Kay Holcombe, senior vice president for Science Policy at the Biotechnology Industry Organization (BIO), said the 21st Century Cures legislation will also help determine what resources FDA needs going forward that can be built into PDUFA. She said FDA gets “saddled” with a multitude of requirements in PDUFA updates, but finds that user fees don’t cover the costs of meeting those requirements. The 21st Century Cures bill is expected to impose new requirements on the agency, so FDA will know what it needs to fulfill those requirements as PDUFA VI is negotiated, Holcombe said.

“It gives us a good base of information as we’re going into PDUFA VI in terms of the resources the agency is going to have to come up with in order to do things out of 21st Century Cures,” Holcombe said.

When asked whether industry should be paying more or all of the costs for the drug approval process — user fees account for roughly 70 percent of the costs currently — Holcombe said it is highly dependent on what the benefits for drug makers are.

“I don’t want to sound crass, but when you put money on the table you’re kind of wondering what it is that you’re getting back,” Holcombe said.

She said industry may be supportive of paying a higher share if that leads to reducing the time and cost associated with developing and producing new drugs.

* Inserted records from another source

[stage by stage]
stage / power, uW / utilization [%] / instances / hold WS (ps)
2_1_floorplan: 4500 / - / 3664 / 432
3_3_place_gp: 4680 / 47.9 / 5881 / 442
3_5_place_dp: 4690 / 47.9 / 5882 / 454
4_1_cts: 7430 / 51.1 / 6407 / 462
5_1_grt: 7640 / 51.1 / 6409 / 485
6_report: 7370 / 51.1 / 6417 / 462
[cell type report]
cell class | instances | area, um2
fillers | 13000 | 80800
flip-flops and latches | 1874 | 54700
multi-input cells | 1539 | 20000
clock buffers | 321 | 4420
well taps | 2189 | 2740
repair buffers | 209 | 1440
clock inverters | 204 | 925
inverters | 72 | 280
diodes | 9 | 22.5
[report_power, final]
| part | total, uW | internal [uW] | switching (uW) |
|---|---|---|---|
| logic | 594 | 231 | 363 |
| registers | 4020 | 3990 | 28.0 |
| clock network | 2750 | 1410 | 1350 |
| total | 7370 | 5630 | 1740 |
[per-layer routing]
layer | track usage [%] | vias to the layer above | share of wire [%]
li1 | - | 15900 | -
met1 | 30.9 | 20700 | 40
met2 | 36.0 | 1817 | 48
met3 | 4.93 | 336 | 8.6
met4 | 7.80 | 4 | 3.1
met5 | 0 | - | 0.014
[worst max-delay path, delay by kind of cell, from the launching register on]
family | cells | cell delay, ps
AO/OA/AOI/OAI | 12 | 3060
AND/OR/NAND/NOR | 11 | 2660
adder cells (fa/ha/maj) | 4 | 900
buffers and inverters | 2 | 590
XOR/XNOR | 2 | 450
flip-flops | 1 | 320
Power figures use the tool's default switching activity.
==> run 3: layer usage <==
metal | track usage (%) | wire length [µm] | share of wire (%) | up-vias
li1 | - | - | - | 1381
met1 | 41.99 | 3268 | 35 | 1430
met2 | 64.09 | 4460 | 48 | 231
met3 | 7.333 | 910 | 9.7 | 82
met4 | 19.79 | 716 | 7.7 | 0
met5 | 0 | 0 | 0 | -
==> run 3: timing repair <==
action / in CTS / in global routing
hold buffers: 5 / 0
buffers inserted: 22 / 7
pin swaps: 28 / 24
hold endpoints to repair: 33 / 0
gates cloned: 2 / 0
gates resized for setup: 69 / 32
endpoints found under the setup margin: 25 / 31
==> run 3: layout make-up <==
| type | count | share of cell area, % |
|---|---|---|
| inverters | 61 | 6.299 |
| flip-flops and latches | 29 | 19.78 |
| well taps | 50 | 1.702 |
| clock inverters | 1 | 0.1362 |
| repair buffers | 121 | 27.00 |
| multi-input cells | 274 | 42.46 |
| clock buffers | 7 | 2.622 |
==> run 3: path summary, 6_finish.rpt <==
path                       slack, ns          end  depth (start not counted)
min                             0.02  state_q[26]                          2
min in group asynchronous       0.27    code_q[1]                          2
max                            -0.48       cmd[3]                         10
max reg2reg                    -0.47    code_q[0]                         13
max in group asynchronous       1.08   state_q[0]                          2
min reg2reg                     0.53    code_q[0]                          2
File: src/rtl/core/bounded_multiset_store_unit.sv
// Bounded multiset store: up to CAPACITY signed 32-bit values held in insertion
// order in a row of cells, one value per cell. Every cell compares its value
// against the request at once and a match flag ripples along the row, so the
// first match is found, and on remove the matched and all later cells take their
// right neighbor's value, in the same cycle. One request is taken per clock; its
// response appears in an output register the next cycle and a new request is
// taken whenever that register is empty or being drained. Response fields:
// status (ok, full, empty, not found), found, position of the first match (or
// the count when absent), the count and the exact 36-bit sum after the
// operation. Mode three acts as a lookup.
module bounded_multiset_store_unit (
   input  logic      clock,
   input  logic      reset,
   bms_req_if.sink   req_bus,
   bms_rsp_if.source rsp_bus
);

   localparam int CAP = bms_pkg::CAPACITY;
   localparam int CW  = bms_pkg::COUNT_W;
   localparam int VW  = bms_pkg::VALUE_W;
   localparam int SW  = bms_pkg::SUM_W;

   logic [CW-1:0]        count_ff, count_in;
   logic signed [SW-1:0] sum_ff, sum_in;
   logic                 rsp_valid_ff, rsp_valid_in;
   bms_pkg::status_type  status_ff, status_in;
   logic                 found_ff, found_in;
   logic [CW-1:0]        position_ff, position_in;

   logic                 req_fire;
   logic                 full;
   logic                 empty;
   logic signed [SW-1:0] value_ext;
   bms_pkg::cell_ctl_type ctl;

   logic [CAP:0]                 hit_chain;
   logic [CAP-1:0]               first_vec;
   logic signed [VW-1:0]         entry_bus [CAP];
   logic [CW-1:0]                match_pos;

   assign req_bus.ready = !rsp_valid_ff || rsp_bus.ready;
   assign req_fire      = req_bus.valid && req_bus.ready;
   assign full          = count_ff >= CW'(CAP);
   assign empty         = count_ff == '0;
   assign value_ext     = {{(SW - VW){req_bus.value[VW-1]}}, req_bus.value};

   assign ctl.ins   = req_fire && (req_bus.mode == bms_pkg::MODE_INSERT) && !full;
   assign ctl.rem   = req_fire && (req_bus.mode == bms_pkg::MODE_REMOVE) && !empty;
   assign ctl.value = req_bus.value;
   assign ctl.count = count_ff;

   assign hit_chain[0] = 1'b0;

   for (genvar i = 0; i < CAP; i++) begin : g_cell
      logic signed [VW-1:0] right;
      if (i == CAP - 1) begin : g_last
         assign right = entry_bus[i];
      end else begin : g_mid
         assign right = entry_bus[i+1];
      end
      bms_cell u_cell (
         .clock      (clock),
         .ctl        (ctl),
         .idx        (CW'(i)),
         .hit_prev   (hit_chain[i]),
         .next_entry (right),
         .entry      (entry_bus[i]),
         .hit_next   (hit_chain[i+1]),
         .first      (first_vec[i])
      );
   end

   // at most one cell flags first, so OR its index in
   always_comb begin
      match_pos = '0;
      for (int i = 0; i < CAP; i++) begin
         match_pos = match_pos | (first_vec[i] ? CW'(i) : '0);
      end
   end

   always_comb begin
      count_in    = count_ff;
      sum_in      = sum_ff;
      status_in   = status_ff;
      found_in    = found_ff;
      position_in = position_ff;
      if (req_fire) begin
         found_in    = hit_chain[CAP];
         position_in = hit_chain[CAP] ? match_pos : count_ff;
         status_in   = bms_pkg::STATUS_OK;
         unique case (req_bus.mode)
            bms_pkg::MODE_INSERT: begin
               if (full) begin
                  status_in = bms_pkg::STATUS_FULL;
               end else begin
                  count_in = count_ff + CW'(1);
                  sum_in   = sum_ff + value_ext;
               end
            end
            bms_pkg::MODE_REMOVE: begin
               priority if (empty) begin
                  status_in   = bms_pkg::STATUS_EMPTY;
                  found_in    = 1'b0;
                  position_in = '0;
               end else if (!hit_chain[CAP]) begin
                  status_in = bms_pkg::STATUS_MISSING;
               end else begin
                  count_in = count_ff - CW'(1);
                  sum_in   = sum_ff - value_ext;
               end
            end
            default: begin
               // lookup; unused mode acts the same
            end
         endcase
      end
   end

   always_comb begin
      rsp_valid_in = rsp_valid_ff;
      if (req_fire) begin
         rsp_valid_in = 1'b1;
      end else if (rsp_bus.ready) begin
         rsp_valid_in = 1'b0;
      end
   end

   always_ff @(posedge clock) begin
      if (reset) begin
         count_ff     <= '0;
         sum_ff       <= '0;
         rsp_valid_ff <= 1'b0;
      end else begin
         count_ff     <= count_in;
         sum_ff       <= sum_in;
         rsp_valid_ff <= rsp_valid_in;
      end
   end

   always_ff @(posedge clock) begin
      status_ff   <= status_in;
      found_ff    <= found_in;
      position_ff <= position_in;
   end

   assign rsp_bus.valid       = rsp_valid_ff;
   assign rsp_bus.status      = status_ff;
   assign rsp_bus.found       = found_ff;
   assign rsp_bus.position    = position_ff;
   assign rsp_bus.entry_count = count_ff;
   assign rsp_bus.total       = sum_ff;

   a_count_bound : assert property (@(posedge clock) disable iff (reset)
      count_ff <= CW'(CAP))
      else $error("occupancy beyond capacity");

   a_first_unique : assert property (@(posedge clock) disable iff (reset)
      $onehot0(first_vec))
      else $error("more than one first match");

   a_insert_grows : assert property (@(posedge clock) disable iff (reset)
      ctl.ins |=> count_ff == CW'($past(count_ff) + CW'(1)))
      else $error("insert did not advance count");

   a_remove_shrinks : assert property (@(posedge clock) disable iff (reset)
      ctl.rem && hit_chain[CAP] |=> count_ff == CW'($past(count_ff) - CW'(1)))
      else $error("remove did not drop count");

endmodule

File: src/flat_wrapper.sv
// flat-port wrapper written by rule: the top's interface ports become plain ports
module bounded_multiset_store_unit_flat 
  (clock, reset, req_bus_valid, req_bus_mode, req_bus_value, req_bus_ready, rsp_bus_valid, rsp_bus_status, rsp_bus_found, rsp_bus_position, rsp_bus_entry_count, rsp_bus_total, rsp_bus_ready);
  bms_req_if req_bus_i ();
  bms_rsp_if rsp_bus_i ();
  input  logic clock;
  input  logic reset;
  input wire logic [$bits(req_bus_i.valid)-1:0] req_bus_valid;
  input wire logic [$bits(req_bus_i.mode)-1:0] req_bus_mode;
  input wire logic [$bits(req_bus_i.value)-1:0] req_bus_value;
  output wire logic [$bits(req_bus_i.ready)-1:0] req_bus_ready;
  output wire logic [$bits(rsp_bus_i.valid)-1:0] rsp_bus_valid;
  output wire logic [$bits(rsp_bus_i.status)-1:0] rsp_bus_status;
  output wire logic [$bits(rsp_bus_i.found)-1:0] rsp_bus_found;
  output wire logic [$bits(rsp_bus_i.position)-1:0] rsp_bus_position;
  output wire logic [$bits(rsp_bus_i.entry_count)-1:0] rsp_bus_entry_count;
  output wire logic [$bits(rsp_bus_i.total)-1:0] rsp_bus_total;
  input wire logic [$bits(rsp_bus_i.ready)-1:0] rsp_bus_ready;
  assign req_bus_i.valid = req_bus_valid;
  assign req_bus_i.mode = req_bus_mode;
  assign req_bus_i.value = req_bus_value;
  assign req_bus_ready = req_bus_i.ready;
  assign rsp_bus_valid = rsp_bus_i.valid;
  assign rsp_bus_status = rsp_bus_i.status;
  assign rsp_bus_found = rsp_bus_i.found;
  assign rsp_bus_position = rsp_bus_i.position;
  assign rsp_bus_entry_count = rsp_bus_i.entry_count;
  assign rsp_bus_total = rsp_bus_i.total;
  assign rsp_bus_i.ready = rsp_bus_ready;
  bounded_multiset_store_unit u_core (.clock(clock), .reset(reset), .req_bus(req_bus_i), .rsp_bus(rsp_bus_i));
endmodule
File: config.mk
export PLATFORM = sky130hd
export DESIGN_NAME = bounded_multiset_store_unit_flat
export DESIGN_NICKNAME = d
export VERILOG_FILES = /design/src/rtl/core/bms_pkg.sv /design/src/rtl/core/bms_req_if.sv /design/src/rtl/core/bms_rsp_if.sv /design/src/rtl/core/bms_cell.sv /design/src/rtl/core/bounded_multiset_store_unit.sv /design/src/flat_wrapper.sv
export SDC_FILE = /design/constraint.sdc
export NUM_CORES = 1
export LEC_CHECK = 0
export ABC_AREA = 1
export BUFFER_PORTS_ARGS = -buffer_cell sky130_fd_sc_hd__buf_2
export CAP_MARGIN = 15
export CORE_UTILIZATION = 57
export CTS_CLUSTER_DIAMETER = 50
export DETAILED_ROUTE_END_ITERATION = 8
export HOLD_SLACK_MARGIN = 0.12
export PLACE_DENSITY = 0.77
export SLEW_MARGIN = 25
export SYNTH_ARGS = -nofsm -noshare
export SYNTH_HDL_FRONTEND = slang
export SYNTH_SLANG_ARGS = --single-unit
File: constraint.sdc
create_clock -name clock -period 4.8 [get_ports clock]
set_input_delay 0.48 -clock clock [delete_from_list [all_inputs] [get_ports clock]]
set_output_delay 0.48 -clock clock [all_outputs]
set_load 0.01 [all_outputs]
<file path="src/design/swmt_pkg.sv">
`timescale 1ns / 1ps

package swmt_pkg;

    localparam int TIME_W         = 32;
    localparam int USED_W         = 4;
    localparam int WINDOW_DEFAULT = 11;
    localparam int WINDOW_MAX     = 64;
    // age field sized for the widest window allowed
    localparam int AGE_W          = $clog2(WINDOW_MAX);

    typedef struct packed {
        logic              valid;
        logic [AGE_W-1:0]  age;
        logic [TIME_W-1:0] value;
    } cell_t;

endpackage

</file>
<file path="src/design/swmt_cell.sv">
`timescale 1ns / 1ps

module swmt_cell
    import swmt_pkg::*;
#(
    parameter bit               FIRST    = 1'b0,
    parameter logic [AGE_W-1:0] AGE_LAST = AGE_W'(WINDOW_DEFAULT - 1)
)
(
    input  logic              clk,
    input  logic              rst_n,
    input  logic              shift_en,
    input  logic              full,
    input  logic [TIME_W-1:0] new_time,
    input  cell_t             right_st,
    input  cell_t             left_r,
    input  logic              left_le,
    input  logic              ev_in,
    output logic              ev_out,
    output cell_t             r_out,
    output logic              le_out,
    output cell_t             st
);

    cell_t st_reg;
    cell_t st_next;
    logic  evict;

    // oldest entry leaves when the window is full
    assign evict  = full && st_reg.valid && (st_reg.age == AGE_LAST);
    assign ev_out = ev_in | evict;

    // entry at this slot once the evicted one is squeezed out
    assign r_out  = ev_out ? right_st : st_reg;
    assign le_out = r_out.valid && (r_out.value <= new_time);

    always_comb
    begin
        if (le_out)
        begin
            st_next     = r_out;
            st_next.age = r_out.age + 1'b1;
        end
        else if (FIRST || left_le)
        begin
            st_next.valid = 1'b1;
            st_next.age   = '0;
            st_next.value = new_time;
        end
        else
        begin
            st_next     = left_r;
            st_next.age = left_r.age + 1'b1;
        end
    end

    always_ff @(posedge clk or negedge rst_n)
    begin
        if (!rst_n)
        begin
            st_reg <= '0;
        end
        else if (shift_en)
        begin
            st_reg <= st_next;
        end
    end

    assign st = st_reg;

endmodule

</file>
<file path="src/design/sliding_window_median_time_top.sv">
`timescale 1ns / 1ps

// Sliding-window median of block timestamps.
//
// Input channel: block_time with in_valid / in_stall. A beat is taken on a
// rising edge with in_valid high and in_stall low. Output channel:
// median_time and used_count with out_valid / out_stall, one result beat per
// input beat, in order.
//
// The window is a row of WINDOW cells kept in ascending order. Each cell
// holds a time and its age; on every input beat the oldest entry (full
// window only) is squeezed out and the new time drops into its sorted slot,
// all cells moving at most one place in the same cycle.
// used_count = entries held, median_time = cell at index used_count/2.
//
// Path: each input beat updates the cell row, then its result is loaded
// into the result register. Throughput: one beat per cycle while the
// output is not stalled.
// Reset: the window is empty, no result pending, out_valid low.
// Output stall: the result register holds; one more beat can sit in the
// pending stage, after which in_stall is raised until the output drains.
module sliding_window_median_time_top
    import swmt_pkg::*;
#(
    parameter int WINDOW = WINDOW_DEFAULT
)
(
    input  logic              clk,
    input  logic              rst_n,
    input  logic              in_valid,
    output logic              in_stall,
    input  logic [TIME_W-1:0] block_time,
    output logic              out_valid,
    input  logic              out_stall,
    output logic [TIME_W-1:0] median_time,
    output logic [USED_W-1:0] used_count
);

    localparam int CNT_W = $clog2(WINDOW + 1);
    localparam int IDX_W = (WINDOW > 1) ? $clog2(WINDOW) : 1;

    logic              in_acc;
    logic              move;
    logic              full;
    logic [CNT_W-1:0]  cnt_reg;
    logic [CNT_W-1:0]  cnt_next;
    logic              pend_reg;
    logic              pend_next;
    logic              out_valid_reg;
    logic              out_valid_next;
    logic [TIME_W-1:0] median_reg;
    logic [USED_W-1:0] used_reg;

    cell_t             st_w [WINDOW];
    cell_t             r_w  [WINDOW];
    logic              le_w [WINDOW];
    logic              ev_w [WINDOW+1];

    logic [CNT_W+USED_W-1:0] cnt_ext;
    logic [CNT_W+IDX_W-1:0]  half_ext;
    logic [IDX_W-1:0]        med_idx;

    // handshake: pending beat moves out when the result register is free
    assign move     = pend_reg && (!out_valid_reg || !out_stall);
    assign in_stall = pend_reg && out_valid_reg && out_stall;
    assign in_acc   = in_valid && !in_stall;

    assign full     = (cnt_reg == CNT_W'(WINDOW));
    assign ev_w[0]  = 1'b0;

    // sorted cell row
    for (genvar i = 0; i < WINDOW; i++)
    begin : g_cell
        cell_t right_st;
        cell_t left_r;
        logic  left_le;

        if (i == WINDOW - 1)
        begin : g_last
            assign right_st = '0;
        end
        else
        begin : g_mid
            assign right_st = st_w[i+1];
        end

        if (i == 0)
        begin : g_head
            assign left_r  = '0;
            assign left_le = 1'b0;
        end
        else
        begin : g_body
            assign left_r  = r_w[i-1];
            assign left_le = le_w[i-1];
        end

        swmt_cell #(
            .FIRST    (i == 0),
            .AGE_LAST (AGE_W'(WINDOW - 1))
        ) u_cell (
            .clk      (clk),
            .rst_n    (rst_n),
            .shift_en (in_acc),
            .full     (full),
            .new_time (block_time),
            .right_st (right_st),
            .left_r   (left_r),
            .left_le  (left_le),
            .ev_in    (ev_w[i]),
            .ev_out   (ev_w[i+1]),
            .r_out    (r_w[i]),
            .le_out   (le_w[i]),
            .st       (st_w[i])
        );
    end

    // fill count saturates at WINDOW
    always_comb
    begin
        cnt_next = cnt_reg;
        if (in_acc && !full)
        begin
            cnt_next = cnt_reg + 1'b1;
        end
    end

    always_comb
    begin
        pend_next = pend_reg;
        if (in_acc)
        begin
            pend_next = 1'b1;
        end
        else if (move)
        begin
            pend_next = 1'b0;
        end
    end

    always_comb
    begin
        out_valid_next = out_valid_reg;
        if (move)
        begin
            out_valid_next = 1'b1;
        end
        else if (!out_stall)
        begin
            out_valid_next = 1'b0;
        end
    end

    // median pick: cell at index count/2 of the row after the update
    assign cnt_ext  = {{USED_W{1'b0}}, cnt_reg};
    assign half_ext = {{IDX_W{1'b0}}, cnt_reg >> 1};
    assign med_idx  = half_ext[IDX_W-1:0];

    always_ff @(posedge clk or negedge rst_n)
    begin
        if (!rst_n)
        begin
            cnt_reg       <= '0;
            pend_reg      <= 1'b0;
            out_valid_reg <= 1'b0;
        end
        else
        begin
            cnt_reg       <= cnt_next;
            pend_reg      <= pend_next;
            out_valid_reg <= out_valid_next;
        end
    end

    always_ff @(posedge clk)
    begin
        if (move)
        begin
            median_reg <= st_w[med_idx].value;
            used_reg   <= cnt_ext[USED_W-1:0];
        end
    end

    assign out_valid   = out_valid_reg;
    assign median_time = median_reg;
    assign used_count  = used_reg;

    // checks
    logic [WINDOW-1:0] valid_vec;
    logic [WINDOW-1:0] order_ok;

    for (genvar i = 0; i < WINDOW; i++)
    begin : g_chk
        assign valid_vec[i] = st_w[i].valid;
        if (i == WINDOW - 1)
        begin : g_end
            assign order_ok[i] = 1'b1;
        end
        else
        begin : g_pair
            assign order_ok[i] = !st_w[i+1].valid ||
                                 (st_w[i].valid && (st_w[i].value <= st_w[i+1].value));
        end
    end

    a_count_matches : assert property (@(posedge clk) disable iff (!rst_n)
        $countones(valid_vec) == int'(cnt_reg))
        else $error("valid cells differ from fill count");

    a_row_sorted : assert property (@(posedge clk) disable iff (!rst_n)
        &order_ok)
        else $error("cell row out of order");

    a_full_evicts : assert property (@(posedge clk) disable iff (!rst_n)
        full |-> ev_w[WINDOW])
        else $error("full window with no oldest entry");

    a_pend_drains : assert property (@(posedge clk) disable iff (!rst_n)
        (pend_reg && !out_valid_reg) |=> out_valid_reg)
        else $error("pending result not moved to output");

endmodule
</file>
<file path="config.mk">
export PLATFORM = sky130hd
export DESIGN_NAME = sliding_window_median_time_top
export DESIGN_NICKNAME = d
export VERILOG_FILES = /design/src/design/swmt_pkg.sv /design/src/design/swmt_cell.sv /design/src/design/sliding_window_median_time_top.sv
export SDC_FILE = /design/constraint.sdc
export NUM_CORES = 2
export LEC_CHECK = 0
export BUFFER_PORTS_ARGS = -buffer_cell sky130_fd_sc_hd__buf_2
export CAP_MARGIN = 20
export CORE_ASPECT_RATIO = 1.25
export CORE_MARGIN = 4
export CORE_UTILIZATION = 59
export CTS_BUF_LIST = sky130_fd_sc_hd__clkbuf_8 sky130_fd_sc_hd__clkbuf_16
export DETAILED_ROUTE_END_ITERATION = 10
export HOLD_SLACK_MARGIN = 0.05
export PLACE_DENSITY_LB_ADDON = 0.05
export SLEW_MARGIN = 0
export SYNTH_ARGS = -nofsm -noshare
export SYNTH_HDL_FRONTEND = slang
export SYNTH_HIERARCHICAL = 1
export SYNTH_SLANG_ARGS = --single-unit
</file>
<file path="constraint.sdc">
create_clock -name clk -period 11.5 [get_ports clk]
set_input_delay 2.3 -clock clk [delete_from_list [all_inputs] [get_ports clk]]
set_output_delay 2.3 -clock clk [all_outputs]
set_load 0.01 [all_outputs]
</file>
==> metrics <==
Iter 0 DRT Violations=~2,400; maximum fanout along the worst path=38; layout cell share with drive strength beyond 1=22.7%; Clock Latency Late Sink=0.64 ns; Clock Power Share=15.2%; Tmin final=9.43 ns; WL/cell=22.7 um; # clock sinks=471; RSZ-0062 raised after global routing=false; worst path required time=12.01 ns; Critical Path AT=9.94 ns; Ports=74; Slew Limit Fails=0; Worst Setup Start Kind=flop; PortBufs=73; Worst path slowest cell=dfrtp_2; vias in the first global route=33,741; maximum vdd drop=0.194 mV; row cnt=111; Global Route Usage Sum=29.7%; Post-Syn Instances=about 4,300; HPWL Detailed=88,200 um; routability congestion estimate=0.873; fmax=~110 MHz; post-cts resize count=0; CP Depth=33; DR pass1 iterations=5; depth of the worst hold-timing path=1; Hold Buf Count CTS=0; P&R area growth vs syn=5.86%; Comb pwr share=around 56%; hold_sp=pend_reg; final net count=4,622; CTS tree=built; remaining global-route overflow=0; Clock Pin Slew Worst Setup and Hold Paths=0.06 ns; max cap viols=0; cell repeated most along the worst path=a21oi_4; Slew HR=between 20% and 30%; first-pass GRT wire length=192,000 um; Post-CTS Setup Inserts=0; Vias/cell=between 6 and 7; crit-path max cell delay=0.78 ns; die area=78,300 um2; Routed Antenna Nets=0; largest net degree at the start of global routing=187; skew final=0.0231 ns; pwr dens=about 260 nW/um2; Die X=251 um; Synth warnings=6; Setup-failing EPs final=0; number of flip-flops in the largest register=429; Flop pwr share=28.3%; CORE AREA=73,300 um2; Slew @ Worst Pin=1.09 ns; Worst Setup End Kind=flop; class of the worst hold path=reg2reg; Int Pwr=~6.6 mW; Largest delay share family, worst path=buffers and inverters; Reg2Reg Setup Slack=2.07 ns; Final Hold Vio Count=0; Endpoint, Worst Hold=out_valid; Switching Share=44.3%; Critical R2R Capture=g_cell[10].u_cell/st[33]; Worst Reg-to-Reg Cells=33; CP bufs+invs=11; detailed-route via count=34,185; post-layout total power=11.9 mW; R2R Path Start=cnt_reg[1]; status=completed; DRC errors left=0; diode count=0; TNS Setup=0 ns; syn_area_per_cell=between 10 and 15 um2; clk root buf=clkbuf_16; Initial Util=between 50 and 60%; antenna violations before repair=0; clk buf depth=3; DIE HEIGHT=around 310 um; leakage power=about 19 nW; H-tree depth=2; mapped cell area=43,600 um2; NetSw=5.27 mW; WS Path Type=reg2reg; total clock buffers created by CTS=55; Tcrit/Tclk final=82.0%; wirelength, routed=119,000 um
==> area by class of cell <==
class                           count  area [um2]
Multi-Input combinational cell   3127       28600
Sequential cell                   471       12000
Tap cell                          960        1200
Clock inverter                     24         151
Clock buffer                       76        1690
Inverter                          429        1630
Fill cell                        6190       27200
Timing Repair Buffer              128         853
==> cells in the final DEF, fill, tap and decap left out, types with 66 or more instances in the layout <==
master	instances
o21ai_0	67
o22ai_1	66
inv_1	433
ha_1	374
dfrtp_1	432
mux2i_1	335
nand3_1	241
o221a_1	256
a31oi_1	73
a21oi_1	169
nand3_2	120
buf_2	72
nor2_1	74
mux2_2	397
nand2_1	151
==> stage by stage <==
| stage | worst slack (ns) | utilization, % | cells | cell area [um2] | hold slack (ns) |
|---|---|---|---|---|---|
| after CTS | 2.06 | 62.8 | 5213 | 46100 | 0.497 |
| after global routing | 1.43 | 62.9 | 5215 | 46100 | 0.512 |
| final | 2.07 | 62.9 | 5215 | 46100 | 0.489 |
| after floorplan | 0.0350 | - | 4315 | 43800 | 0.444 |
| after global placement | 2.19 | 60.3 | 5113 | 44200 | 0.465 |
| after detailed placement | 2.10 | 60.3 | 5113 | 44200 | 0.471 |
==> metal layers <==
| metal | vias to the layer above | routed length [um] | track usage (%) |
|---|---|---|---|
| met3 | 180 | 6520 | 4.38 |
| met4 | 0 | 3850 | 8.94 |
| met5 | - | 0 | 0 |
| li1 | 16243 | - | - |
| met1 | 16866 | 54000 | 41.8 |
| met2 | 896 | 54200 | 47.8 |
==> worst max path at each step <==
stage	start	end
after floorplan	cnt_reg[2]	g_cell[10].u_cell/st[5]
after global placement	cnt_reg[1]	g_cell[10].u_cell/st[33]
after detailed placement	cnt_reg[1]	g_cell[10].u_cell/st[22]
after CTS	cnt_reg[1]	g_cell[10].u_cell/st[21]
after global routing	cnt_reg[1]	g_cell[10].u_cell/st[20]
final	cnt_reg[1]	g_cell[10].u_cell/st[33]
==> power by group through the flow <==
stage	Combinational [mW]	Clock [mW]	Sequential, mW
5_1_grt	7.41	1.90	3.47
6_report	6.73	1.80	3.37
2_1_floorplan	5.57	0	2.91
3_3_place_gp	6.58	0	3.33
4_1_cts	6.71	1.84	3.33
3_5_place_dp	6.68	0	3.36
Note: power is estimated with default switching activity, not from simulation.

Holcombe also said that the “industry will speak with one voice” during PDUFA negotiations with BIO on equal footing with the pharmaceutical industry — noting that the two groups have already been talking and working with each other in this regard.

“BIO very wants to be, obviously, not taking a back seat to PhRMA, but working with PhRMA as an equal partner,” she said.

Robert Metcalf, the vice president of Global Regulatory Affairs for Eli Lilly who will be heading the Pharmaceutical Research and Manufacturers of America’s (PhRMA) regulatory affairs arm starting next year, said PhRMA views its relationship with BIO going forward as “very much of a joint partnership across BIO and PhRMA as equals.”

Metcalf and patients’ advocates on the panel also said PDUFA VI will build on PDUFA V’s efforts to open up the drug development and regulatory process to patient’s concerns.

Jeff Allen, executive director of patient advocacy group Friends of Cancer Research, said PDUFA V built the framework for including patients in the conversation and has created an opportunity for drug makers to build those concerns into their trials.

“It has to start earlier than it historically has in terms of understanding what patient outcomes are desired and incorporate those into the experimental process,” Allen said.

Metcalf said PDUFA VI will be an opportunity to began incorporating patient input into the development process in a scientific and systematic way.

“Patient input can and should be not only a motive, but also scientific as well,” Metcalf said. “That’s the opportunity I see going forward. We’ve got to bring in skills and capabilities that we haven’t necessarily done, like social science capabilities.”